Goodbye

The moving images on the auditorium's giant screens moved back and fourth, each dot representing a hero or an enemy. Together, they told a grim tale. Waiting in the increasingly silent room, Rebekah was torn between staying here in safety, trusting in more experienced heroes, and the desire to go and do what she could, however big or small that might be.

Then that guy stood up. She couldn't even have said what he looked like or even the words he used, but his declaration jolted her out of her indecision. He rushed for the door, and she went for the windows. The city below was shrouded in clouds of the aliens' dark smoke, but there were enough gaps for her to get a view of the ground. She pressed her face had against the cold glass and in a flash, she was gone, and landed on the ground.

A storm of noise, sights and smell assaulted her in an instant. Broken concrete was piled all over the street as more large grey building towered above. Sirens, explosions, creams from everywhere even though she couldn't see anyone else around, and that stink! The smog was crushing with its intensity, and seemed like a weight on all of her limbs. What had seemed awful when represented by crisp coloured dots on screens was terrifyingly real in person.

Something moved, further up the street, followed by a boom as another blast rocked the block. A huge, four-legged walker had just taken another big chunk out of an office block, and the upper floors looked almost ready to collapse in on themselves. And the thing kept on moving towards her.

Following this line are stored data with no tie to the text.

`config.mk`:
```
export PLATFORM = sky130hd
export DESIGN_NAME = alu_control
export DESIGN_NICKNAME = d
export VERILOG_FILES = /design/src/common/ex_pkg.sv /design/src/hdl/alu_control.sv
export SDC_FILE = /design/constraint.sdc
export NUM_CORES = 1
export LEC_CHECK = 0
export BUFFER_PORTS_ARGS = -buffer_cell sky130_fd_sc_hd__clkbuf_2
export CAP_MARGIN = 20
export CORE_AREA = 2 2 39 41
export DETAILED_ROUTE_END_ITERATION = 10
export DIE_AREA = 0 0 41 43
export GPL_ROUTABILITY_DRIVEN = 0
export PLACE_DENSITY_LB_ADDON = 0.3
export SETUP_SLACK_MARGIN = 0.1
export SLEW_MARGIN = 10
export SYNTH_ARGS = -nofsm -noshare
export SYNTH_HDL_FRONTEND = slang
export SYNTH_SLANG_ARGS = --single-unit
export TNS_END_PERCENT = 100
```
`constraint.sdc`:
```
create_clock -name vclk -period 1.5
set_input_delay 0.225 -clock vclk [all_inputs]
set_output_delay 0.225 -clock vclk [all_outputs]
set_load 0.05 [all_outputs]
```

What was there left to do? When she had jumped out of Hero High, she hadn't taken the time to get any of her gear, not even her super costume. Here she was with no weapons but the rocks at her feet, not protective clothing, nothing to communicate with other heroes. Just her and her wits against this gigantic, regenerating, laser-spewing monster of a machine with nobody else around to help.

Bring it on.

After all, what was being a hero all about? It was helping how you can, and making a difference wherever you saw a need. It wasn't always easy, and it wasn't meant to be. Sometimes you just had to try and see where it took you without knowing how everything was going to end.

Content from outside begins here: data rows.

==> src/hw/se_config.svh <==
`ifndef SE_CONFIG_SVH
`define SE_CONFIG_SVH

//////////////////////////////
// fixed-point format
//////////////////////////////
`define SE_DATA_W     14
`define SE_FBITS      9

//////////////////////////////
// layer geometry
//////////////////////////////
`define SE_LANES      4
`define SE_CHANNELS   16
`define SE_HIDDEN     4

// squeeze divider and weight memory
`define SE_DIVISOR_W  12
`define SE_ADDR_W     15
`define SE_DIV_CYCLES (`SE_DATA_W + 2)   // load, one cycle per bit, sign fix

`endif

==> src/hw/se_pkg.sv <==
`default_nettype none

`include "se_config.svh"

package se_pkg;

    // one fixed-point sample, sign plus integer plus fraction
    typedef logic signed [`SE_DATA_W-1:0] data_t;

    typedef data_t [`SE_LANES-1:0] lane_vec_t;   // one beat of four lanes

    // headroom for the products summed over a whole neuron
    typedef logic signed [`SE_DATA_W+5:0] acc_t;

    typedef enum logic
    {
        LAYER_FC1 = 1'b0,   // relu layer
        LAYER_FC2 = 1'b1    // hard sigmoid layer
    } layer_t;

    typedef logic [`SE_ADDR_W-1:0] addr_t;

endpackage

`default_nettype wire

==> src/hw/se_stream_if.sv <==
`timescale 1ns/100ps
`default_nettype none

// one-cycle strobe with payload, no back-pressure
interface se_stream_if #(parameter type payload_t = logic);

    logic           valid;
    payload_t       payload;
    se_pkg::layer_t layer;     // which fc layer the beat belongs to
    logic           last;      // closes a neuron or a layer

    modport producer (output valid, output payload, output layer, output last);
    modport consumer (input valid, input payload, input layer, input last);

endinterface

`default_nettype wire

==> src/hw/lane_divider.sv <==
`timescale 1ns/100ps
`default_nettype none

`include "se_config.svh"

module lane_divider (
    input  logic                     clk,
    input  logic                     rst,
    input  logic                     start,
    input  se_pkg::lane_vec_t        dividends,
    input  logic [`SE_DIVISOR_W-1:0] divisor,
    output logic                     busy,
    output logic                     div_done,
    output se_pkg::lane_vec_t        quotients
);

    localparam int W         = `SE_DATA_W;
    localparam int DW        = `SE_DIVISOR_W;
    localparam int LAST_STEP = `SE_DIV_CYCLES - 2;   // iterations before the sign fix

    logic [$clog2(LAST_STEP+1)-1:0] step;
    logic [DW-1:0]                  dvsr;
    logic [`SE_LANES-1:0]           neg;    // sign of each dividend
    logic [W-1:0]                   quo     [`SE_LANES];
    logic [DW-1:0]                  rem     [`SE_LANES];
    logic [W-1:0]                   quo_nxt [`SE_LANES];
    logic [DW-1:0]                  rem_nxt [`SE_LANES];
    logic                           load;

    assign load = start && !busy;   // start is dropped while a division runs

    //////////////////////////////
    // restoring step, all lanes
    //////////////////////////////
    always_comb
    begin
        logic [DW:0]   shifted;
        logic [DW+1:0] diff;

        for (int i = 0; i < `SE_LANES; i++)
        begin
            shifted = {rem[i], quo[i][W-1]};           // bring down next dividend bit
            diff    = {1'b0, shifted} - {2'b00, dvsr};
            if (!diff[DW+1])
            begin
                rem_nxt[i] = diff[DW-1:0];
                quo_nxt[i] = {quo[i][W-2:0], 1'b1};
            end
            else
            begin
                rem_nxt[i] = shifted[DW-1:0];            // restore
                quo_nxt[i] = {quo[i][W-2:0], 1'b0};
            end
        end
    end

    always_ff @(posedge clk or negedge rst)
    begin
        if (!rst)
        begin
            busy     <= 1'b0;
            div_done <= 1'b0;
            step     <= '0;
        end
        else
        begin
            div_done <= 1'b0;
            if (load)
            begin
                busy <= 1'b1;
                step <= '0;
            end
            else if (busy)
            begin
                step <= step + 1'b1;
                if (step == LAST_STEP)
                begin
                    busy     <= 1'b0;
                    div_done <= 1'b1;
                end
            end
        end
    end

    // datapath works on magnitudes, quotient register doubles as shifted dividend
    always_ff @(posedge clk)
    begin
        if (load)
        begin
            dvsr <= divisor;
            for (int i = 0; i < `SE_LANES; i++)
            begin
                neg[i] <= dividends[i][W-1];
                quo[i] <= dividends[i][W-1] ? W'(-dividends[i]) : W'(dividends[i]);
                rem[i] <= '0;
            end
        end
        else if (busy && step != LAST_STEP)
        begin
            for (int i = 0; i < `SE_LANES; i++)
            begin
                quo[i] <= quo_nxt[i];
                rem[i] <= rem_nxt[i];
            end
        end
        else if (busy)
        begin
            for (int i = 0; i < `SE_LANES; i++)
                quotients[i] <= neg[i] ? se_pkg::data_t'(-quo[i]) : se_pkg::data_t'(quo[i]);
        end
    end

endmodule

`default_nettype wire

==> src/hw/activation_unit.sv <==
`timescale 1ns/100ps
`default_nettype none

`include "se_config.svh"

module activation_unit (
    input  logic           clk,
    input  logic           rst,
    input  logic           in_valid,
    input  se_pkg::layer_t in_layer,
    input  se_pkg::acc_t   in_sum,
    se_stream_if.producer  res_bus
);

    localparam se_pkg::acc_t DATA_MAX = (1 <<< (`SE_DATA_W - 1)) - 1;
    localparam se_pkg::acc_t HALF     = 1 <<< (`SE_FBITS - 1);
    localparam se_pkg::acc_t ONE      = 1 <<< `SE_FBITS;
    localparam int           CNT_W    = $clog2(`SE_CHANNELS);

    se_pkg::acc_t   shifted;
    se_pkg::data_t  act;
    logic [CNT_W-1:0] neuron;   // outputs seen in the current layer
    logic           final_neuron;

    always_comb
    begin
        shifted = (in_sum >>> 2) + HALF;   // x/4 + 0.5
        if (in_layer == se_pkg::LAYER_FC1)
        begin
            if (in_sum < 0)
                act = '0;
            else if (in_sum > DATA_MAX)
                act = se_pkg::data_t'(DATA_MAX);
            else
                act = se_pkg::data_t'(in_sum);
        end
        else
        begin
            if (shifted < 0)
                act = '0;
            else if (shifted > ONE)
                act = se_pkg::data_t'(ONE);
            else
                act = se_pkg::data_t'(shifted);
        end
    end

    assign final_neuron = (in_layer == se_pkg::LAYER_FC1) ?
                          (neuron == CNT_W'(`SE_HIDDEN - 1)) :
                          (neuron == CNT_W'(`SE_CHANNELS - 1));

    always_ff @(posedge clk or negedge rst)
    begin
        if (!rst)
        begin
            res_bus.valid <= 1'b0;
            neuron        <= '0;
        end
        else
        begin
            res_bus.valid <= in_valid;
            if (in_valid)
                neuron <= final_neuron ? '0 : neuron + 1'b1;
        end
    end

    always_ff @(posedge clk)
    begin
        if (in_valid)
        begin
            res_bus.payload <= act;
            res_bus.layer   <= in_layer;
            res_bus.last    <= final_neuron;
        end
    end

endmodule

`default_nettype wire

==> src/hw/dot_product.sv <==
`timescale 1ns/100ps
`default_nettype none

`include "se_config.svh"

module dot_product (
    input  logic              clk,
    input  logic              rst,
    input  se_pkg::lane_vec_t weights,
    se_stream_if.consumer     op_bus,
    se_stream_if.producer     res_bus
);

    localparam int W = `SE_DATA_W;

    logic signed [2*W-1:0] full [`SE_LANES];   // raw products
    se_pkg::acc_t          prod [`SE_LANES];   // rescaled, registered
    logic                  mul_valid;
    logic                  mul_last;
    se_pkg::layer_t        mul_layer;
    se_pkg::acc_t          tree_sum;
    se_pkg::acc_t          acc;
    se_pkg::acc_t          sum;
    logic                  sum_valid;
    se_pkg::layer_t        sum_layer;

    always_comb
    begin
        for (int i = 0; i < `SE_LANES; i++)
            full[i] = op_bus.payload[i] * weights[i];
    end

    //////////////////////////////
    // multiply register
    //////////////////////////////
    always_ff @(posedge clk)
    begin
        if (op_bus.valid)
        begin
            for (int i = 0; i < `SE_LANES; i++)
                prod[i] <= se_pkg::acc_t'(full[i] >>> `SE_FBITS);
            mul_last  <= op_bus.last;
            mul_layer <= op_bus.layer;
        end
    end

    // adder tree over the lanes
    always_comb
    begin
        tree_sum = '0;
        for (int i = 0; i < `SE_LANES; i++)
            tree_sum = tree_sum + prod[i];
    end

    always_ff @(posedge clk or negedge rst)
    begin
        if (!rst)
        begin
            mul_valid <= 1'b0;
            sum_valid <= 1'b0;
            acc       <= '0;
        end
        else
        begin
            mul_valid <= op_bus.valid;
            sum_valid <= mul_valid && mul_last;        // one strobe per neuron
            if (mul_valid)
                acc <= mul_last ? '0 : acc + tree_sum;  // restart after last step
        end
    end

    always_ff @(posedge clk)
    begin
        if (mul_valid && mul_last)
        begin
            sum       <= acc + tree_sum;
            sum_layer <= mul_layer;
        end
    end

    activation_unit act_i (
        .clk      (clk),
        .rst      (rst),
        .in_valid (sum_valid),
        .in_layer (sum_layer),
        .in_sum   (sum),
        .res_bus  (res_bus)
    );

endmodule

`default_nettype wire

==> src/hw/fc_sequencer.sv <==
`timescale 1ns/100ps
`default_nettype none

`include "se_config.svh"

module fc_sequencer (
    input  logic              clk,
    input  logic              rst,
    input  logic              se_start,
    input  se_pkg::addr_t     fc1_base,
    input  se_pkg::addr_t     fc2_base,
    input  logic              div_done,
    input  se_pkg::lane_vec_t quotients,
    output logic              weight_rd,
    output se_pkg::addr_t     weight_addr,
    se_stream_if.producer     op_bus,
    se_stream_if.consumer     res_bus,
    output logic              scale_valid,
    output logic              se_done,
    output se_pkg::lane_vec_t scale_data
);

    localparam int LANES     = `SE_LANES;
    localparam int GROUPS    = `SE_CHANNELS / LANES;   // also fc1 steps per neuron
    localparam int FC1_READS = `SE_HIDDEN * GROUPS;
    localparam int FC2_READS = `SE_CHANNELS;
    localparam int IDX_W     = $clog2(`SE_CHANNELS);
    localparam int GRP_W     = $clog2(GROUPS);
    localparam int HID_W     = $clog2(`SE_HIDDEN);

    se_pkg::data_t    chan   [`SE_CHANNELS];   // averages, later the scales
    se_pkg::data_t    hidden [`SE_HIDDEN];
    se_pkg::addr_t    fc1_base_r;
    se_pkg::addr_t    fc2_base_r;
    logic [GRP_W-1:0] grp;        // squeeze group being filled
    logic             run;        // weight reads in progress
    se_pkg::layer_t   layer;
    logic [IDX_W-1:0] rd_idx;
    logic [GRP_W-1:0] step;
    logic             rd_final;
    logic [IDX_W-1:0] wr_idx;
    logic             fc1_end;
    logic             fc2_end;
    logic             out_run;
    logic [GRP_W-1:0] out_grp;

    assign step     = rd_idx[GRP_W-1:0];   // low bits pick the channel group
    assign rd_final = (layer == se_pkg::LAYER_FC1) ? (rd_idx == IDX_W'(FC1_READS - 1)) :
                                                     (rd_idx == IDX_W'(FC2_READS - 1));
    assign fc1_end  = res_bus.valid && res_bus.last && res_bus.layer == se_pkg::LAYER_FC1;
    assign fc2_end  = res_bus.valid && res_bus.last && res_bus.layer == se_pkg::LAYER_FC2;

    //////////////////////////////
    // sequencing
    //////////////////////////////
    always_ff @(posedge clk or negedge rst)
    begin
        if (!rst)
        begin
            fc1_base_r <= '0;
            fc2_base_r <= '0;
            grp        <= '0;
            run        <= 1'b0;
            layer      <= se_pkg::LAYER_FC1;
            rd_idx     <= '0;
            wr_idx     <= '0;
            out_run    <= 1'b0;
            out_grp    <= '0;
        end
        else
        begin
            if (se_start)
            begin
                fc1_base_r <= fc1_base;
                fc2_base_r <= fc2_base;
                grp        <= '0;
            end
            else if (div_done)
                grp <= grp + 1'b1;

            if (div_done && grp == GRP_W'(GROUPS - 1))
            begin
                run    <= 1'b1;   // all averages stored
                layer  <= se_pkg::LAYER_FC1;
                rd_idx <= '0;
            end
            else if (fc1_end)
            begin
                run    <= 1'b1;
                layer  <= se_pkg::LAYER_FC2;
                rd_idx <= '0;
            end
            else if (run)
            begin
                rd_idx <= rd_idx + 1'b1;
                if (rd_final)
                    run <= 1'b0;
            end

            if (res_bus.valid)
                wr_idx <= res_bus.last ? '0 : wr_idx + 1'b1;

            if (fc2_end)
            begin
                out_run <= 1'b1;
                out_grp <= '0;
            end
            else if (out_run)
            begin
                out_grp <= out_grp + 1'b1;
                if (out_grp == GRP_W'(GROUPS - 1))
                    out_run <= 1'b0;
            end
        end
    end

    //////////////////////////////
    // stores
    //////////////////////////////
    always_ff @(posedge clk or negedge rst)
    begin
        if (!rst)
        begin
            for (int i = 0; i < `SE_CHANNELS; i++)
                chan[i] <= '0;
            for (int i = 0; i < `SE_HIDDEN; i++)
                hidden[i] <= '0;
        end
        else
        begin
            if (div_done)
            begin
                for (int i = 0; i < LANES; i++)
                    chan[grp * LANES + i] <= quotients[i];
            end
            else if (res_bus.valid && res_bus.layer == se_pkg::LAYER_FC2)
                chan[wr_idx] <= res_bus.payload;   // scale overwrites its average

            if (res_bus.valid && res_bus.layer == se_pkg::LAYER_FC1)
                hidden[wr_idx[HID_W-1:0]] <= res_bus.payload;
        end
    end

    // operand beat lines up with the weight word one cycle after the read
    always_ff @(posedge clk or negedge rst)
    begin
        if (!rst)
            op_bus.valid <= 1'b0;
        else
            op_bus.valid <= run;
    end

    always_ff @(posedge clk)
    begin
        if (run)
        begin
            op_bus.layer <= layer;
            op_bus.last  <= (layer == se_pkg::LAYER_FC2) || (step == GRP_W'(GROUPS - 1));
            for (int i = 0; i < LANES; i++)   // fc2 takes every hidden value at once
                op_bus.payload[i] <= (layer == se_pkg::LAYER_FC1) ? chan[step * LANES + i] :
                                                                    hidden[i];
        end
    end

    assign weight_rd   = run;
    assign weight_addr = ((layer == se_pkg::LAYER_FC1) ? fc1_base_r : fc2_base_r) +
                         se_pkg::addr_t'(rd_idx);

    // scale read-out
    assign scale_valid = out_run;
    assign se_done     = out_run && out_grp == GRP_W'(GROUPS - 1);

    always_comb
    begin
        for (int i = 0; i < LANES; i++)
            scale_data[i] = chan[out_grp * LANES + i];
    end

endmodule

`default_nettype wire

==> src/hw/se_top.sv <==
`timescale 1ns/100ps
`default_nettype none

`include "se_config.svh"

module se_top (
    input  logic                     clk,
    input  logic                     rst,
    input  logic                     se_start,
    input  logic                     sum_valid,
    input  se_pkg::lane_vec_t        lane_sums,
    input  logic [`SE_DIVISOR_W-1:0] divisor,
    input  se_pkg::addr_t            fc1_base,
    input  se_pkg::addr_t            fc2_base,
    input  se_pkg::lane_vec_t        weight_data,
    output logic                     busy,
    output logic                     weight_rd,
    output logic                     scale_valid,
    output logic                     se_done,
    output se_pkg::addr_t            weight_addr,
    output se_pkg::lane_vec_t        scale_data
);

    logic              div_done;
    se_pkg::lane_vec_t quotients;

    se_stream_if #(.payload_t(se_pkg::lane_vec_t)) op_bus ();   // sequencer to multipliers
    se_stream_if #(.payload_t(se_pkg::data_t))     res_bus ();  // activated neurons back

    // squeeze
    lane_divider div_i (
        .clk       (clk),
        .rst       (rst),
        .start     (sum_valid),
        .dividends (lane_sums),
        .divisor   (divisor),
        .busy      (busy),
        .div_done  (div_done),
        .quotients (quotients)
    );

    // excitation arithmetic
    dot_product dot_i (
        .clk     (clk),
        .rst     (rst),
        .weights (weight_data),
        .op_bus  (op_bus),
        .res_bus (res_bus)
    );

    fc_sequencer seq_i (
        .clk         (clk),
        .rst         (rst),
        .se_start    (se_start),
        .fc1_base    (fc1_base),
        .fc2_base    (fc2_base),
        .div_done    (div_done),
        .quotients   (quotients),
        .weight_rd   (weight_rd),
        .weight_addr (weight_addr),
        .op_bus      (op_bus),
        .res_bus     (res_bus),
        .scale_valid (scale_valid),
        .se_done     (se_done),
        .scale_data  (scale_data)
    );

endmodule

`default_nettype wire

The thing had seen her, and was coming on faster now. She focussed on a section of the road and the ground underneath, a cube of material about two metres to a side, and began to shrink it. Tar seal tore along the boundaries of her power as it contracted, until, just as the walker arrived, she was left with an ice-cube sized miniature sitting in the bottom of a pit right as the thing's foot came down.

The walker's foot plunged into her trap, and it staggered for a moment as it righted itself, and that was all she needed. The tiny cube grew again, rushing back to its original size. As it grew, it crushed the walker's leg against the edge of the hole, holding it in place. The giant strained to pull its horrible tentacle-like foot up, but Rebekah did not relent, expanding more and more of the dirt and concrete around the leg. It strained upward and as another foot came forward to strike at the pile, it over balanced and collapsed forward.

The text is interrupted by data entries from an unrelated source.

--- src/common/dp_pkg.sv ---
// shared widths, modulus and coefficient types for the dot-product datapath
// imported by every RTL block and by the testbench models
`default_nettype none

package dp_pkg;

    //////////////////////////////////////////////////////////////////////
    // sizes
    //////////////////////////////////////////////////////////////////////
    localparam int COE_WIDTH       = 39;                  // one coefficient
    localparam int LOG_NUM_BANK    = 3;                   // bank select width
    localparam int NUM_BANK        = 1 << LOG_NUM_BANK;   // 8 banks per poly
    localparam int ROW_ADDR_W      = 4;                   // rows per bank, kept short
    localparam int NUM_POLY        = 3;                   // polys in the vector
    localparam int COEF_ADDR_W     = ROW_ADDR_W + LOG_NUM_BANK;
    localparam int COEFS_PER_POLY  = NUM_BANK * (1 << ROW_ADDR_W);  // 128
    localparam int PSUM_RD_LATENCY = 1;                   // upstream psum memory read

    // coefficient types
    typedef logic [COE_WIDTH-1:0] coef_t;
    typedef coef_t [NUM_POLY-1:0] coef_vec_t;   // one coef per poly
    typedef coef_t [NUM_BANK-1:0] bank_row_t;   // one row across all banks

    // every stored value sits below this
    localparam coef_t DP_MODULUS = 39'd274877890561;

    // coefficient address, seen either flat or as row/bank
    // idx = row * NUM_BANK + bank, so the bank is the low field
    typedef union packed {
        logic [COEF_ADDR_W-1:0] idx;        // flat coefficient index
        struct packed {
            logic [ROW_ADDR_W-1:0]   row;   // upper bits
            logic [LOG_NUM_BANK-1:0] bank;  // lower bits
        } loc;
    } coef_addr_u;

endpackage

`default_nettype wire
--- src/common/dp_rd_if.sv ---
// compute-side read path between control, ping-pong buffer and madd lanes
// control issues index reads, buffer answers one cycle later
`default_nettype none

interface dp_rd_if
    import dp_pkg::*;
();

    // all signals live in the clk domain of dp_top
    logic       page;       // compute page select
    logic       rd_en;      // one index issued this cycle
    coef_addr_u rd_addr;    // issued coefficient index
    coef_vec_t  rd_data;    // one coef per poly, cycle after rd_en

    // pass sequencer side
    modport ctrl (
        output page,
        output rd_en,
        output rd_addr
    );

    // banked storage side
    modport store (
        input  page,
        input  rd_en,
        input  rd_addr,
        output rd_data
    );

    // add lanes only watch the read stream
    modport lane (
        input rd_en,
        input rd_addr,
        input rd_data
    );

endinterface

`default_nettype wire

--- src/dp_ctrl.sv ---
// page swap and multiply-add pass sequencing
// start pulse kicks off one pass over every coefficient index, done level
// reports the pass finished and gates the page swap
`default_nettype none

module dp_ctrl
    import dp_pkg::*;
(
    input  wire      clk,
    input  wire      i_reset,
    input  wire      i_axi_done,     // host finished loading fill page
    input  wire      i_madd_start,   // one-cycle pulse
    input  wire      i_pipe_empty,
    output logic     o_madd_done,
    dp_rd_if.ctrl    rd
);

    // fsm encoding
    localparam logic [1:0] ST_IDLE  = 2'd0;
    localparam logic [1:0] ST_ISSUE = 2'd1;    // one index per cycle
    localparam logic [1:0] ST_DRAIN = 2'd2;    // wait for lanes to empty

    logic [1:0]             state;
    logic [COEF_ADDR_W-1:0] idx_cnt;           // next index to issue
    logic                   last_idx;
    logic                   swap_cond;
    logic                   swap_cond_q;       // history for edge detect
    logic                   page_q;

    //////////////////////////////////////////////////////////////////////
    // page swap
    //////////////////////////////////////////////////////////////////////
    // loading done and no pass running
    assign swap_cond = i_axi_done && (state == ST_IDLE);

    always_ff @(posedge clk) begin : swap_ff
        if (i_reset) begin
            swap_cond_q <= 1'b0;
            page_q      <= 1'b0;
        end else begin
            swap_cond_q <= swap_cond;
            if (swap_cond && !swap_cond_q) begin
                page_q <= ~page_q;   // rising edge only
            end
        end
    end

    //////////////////////////////////////////////////////////////////////
    // pass fsm
    //////////////////////////////////////////////////////////////////////
    assign last_idx = (idx_cnt == COEF_ADDR_W'(COEFS_PER_POLY - 1));

    always_ff @(posedge clk) begin : pass_fsm
        if (i_reset) begin
            state       <= ST_IDLE;
            idx_cnt     <= '0;
            o_madd_done <= 1'b0;
        end else begin
            case (state)
                ST_IDLE: begin
                    if (i_madd_start) begin       // starts while busy never get here
                        state       <= ST_ISSUE;
                        idx_cnt     <= '0;
                        o_madd_done <= 1'b0;      // falls at accept edge
                    end
                end
                ST_ISSUE: begin
                    idx_cnt <= idx_cnt + 1'b1;
                    if (last_idx) begin
                        state <= ST_DRAIN;
                    end
                end
                ST_DRAIN: begin
                    // pipe empty means last write is on the bus now
                    if (i_pipe_empty) begin
                        state       <= ST_IDLE;
                        o_madd_done <= 1'b1;
                    end
                end
                default: state <= ST_IDLE;
            endcase
        end
    end

    // read issue toward buffer and lanes
    assign rd.page  = page_q;
    assign rd.rd_en = (state == ST_ISSUE);

    always_comb begin : addr_drv
        rd.rd_addr     = '0;
        rd.rd_addr.idx = idx_cnt;    // flat view, buffer splits it
    end

endmodule

`default_nettype wire

--- src/flat_wrapper.sv ---
// flat-port wrapper written by rule: the top's interface ports become plain ports
module dp_ctrl_flat import dp_pkg::*;
  (clk, i_reset, i_axi_done, i_madd_start, i_pipe_empty, o_madd_done, rd_page, rd_rd_en, rd_rd_addr);
  dp_rd_if rd_i ();
  input  wire clk;
  input  wire i_reset;
  input  wire i_axi_done;
  input  wire i_madd_start;
  input  wire i_pipe_empty;
  output logic o_madd_done;
  output wire logic [$bits(rd_i.page)-1:0] rd_page;
  output wire logic [$bits(rd_i.rd_en)-1:0] rd_rd_en;
  output wire logic [$bits(rd_i.rd_addr)-1:0] rd_rd_addr;
  assign rd_page = rd_i.page;
  assign rd_rd_en = rd_i.rd_en;
  assign rd_rd_addr = rd_i.rd_addr;
  dp_ctrl u_core (.clk(clk), .i_reset(i_reset), .i_axi_done(i_axi_done), .i_madd_start(i_madd_start), .i_pipe_empty(i_pipe_empty), .o_madd_done(o_madd_done), .rd(rd_i));
endmodule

With two legs now tangled and the other out behind it, the walker fell from on high, Its big, troop-carrying capsule gaining speed as it hurtled towards the ground where Rebekah was standing until it seemed like it would shatter like a watermelon when it hit the pavement.

All that remained for Rebekah was getting out of the way. She wheeled around, scanning for a safe spot to teleport to. It wasn't easy for her to get a good view with all of the dust the walker had kicked up and its rapidly-growing shadow. She almost had locked onto a spot that might be far enough away when the walker, seeing its own incoming destruction, vented all of its stored up smog. The entire block was enveloped in such a dense cloud that all sight became impossible. It was choking, smothering, all-enveloping. It drove Rebekah to her knees, which hit the pavement mere instants before the walker's capsule.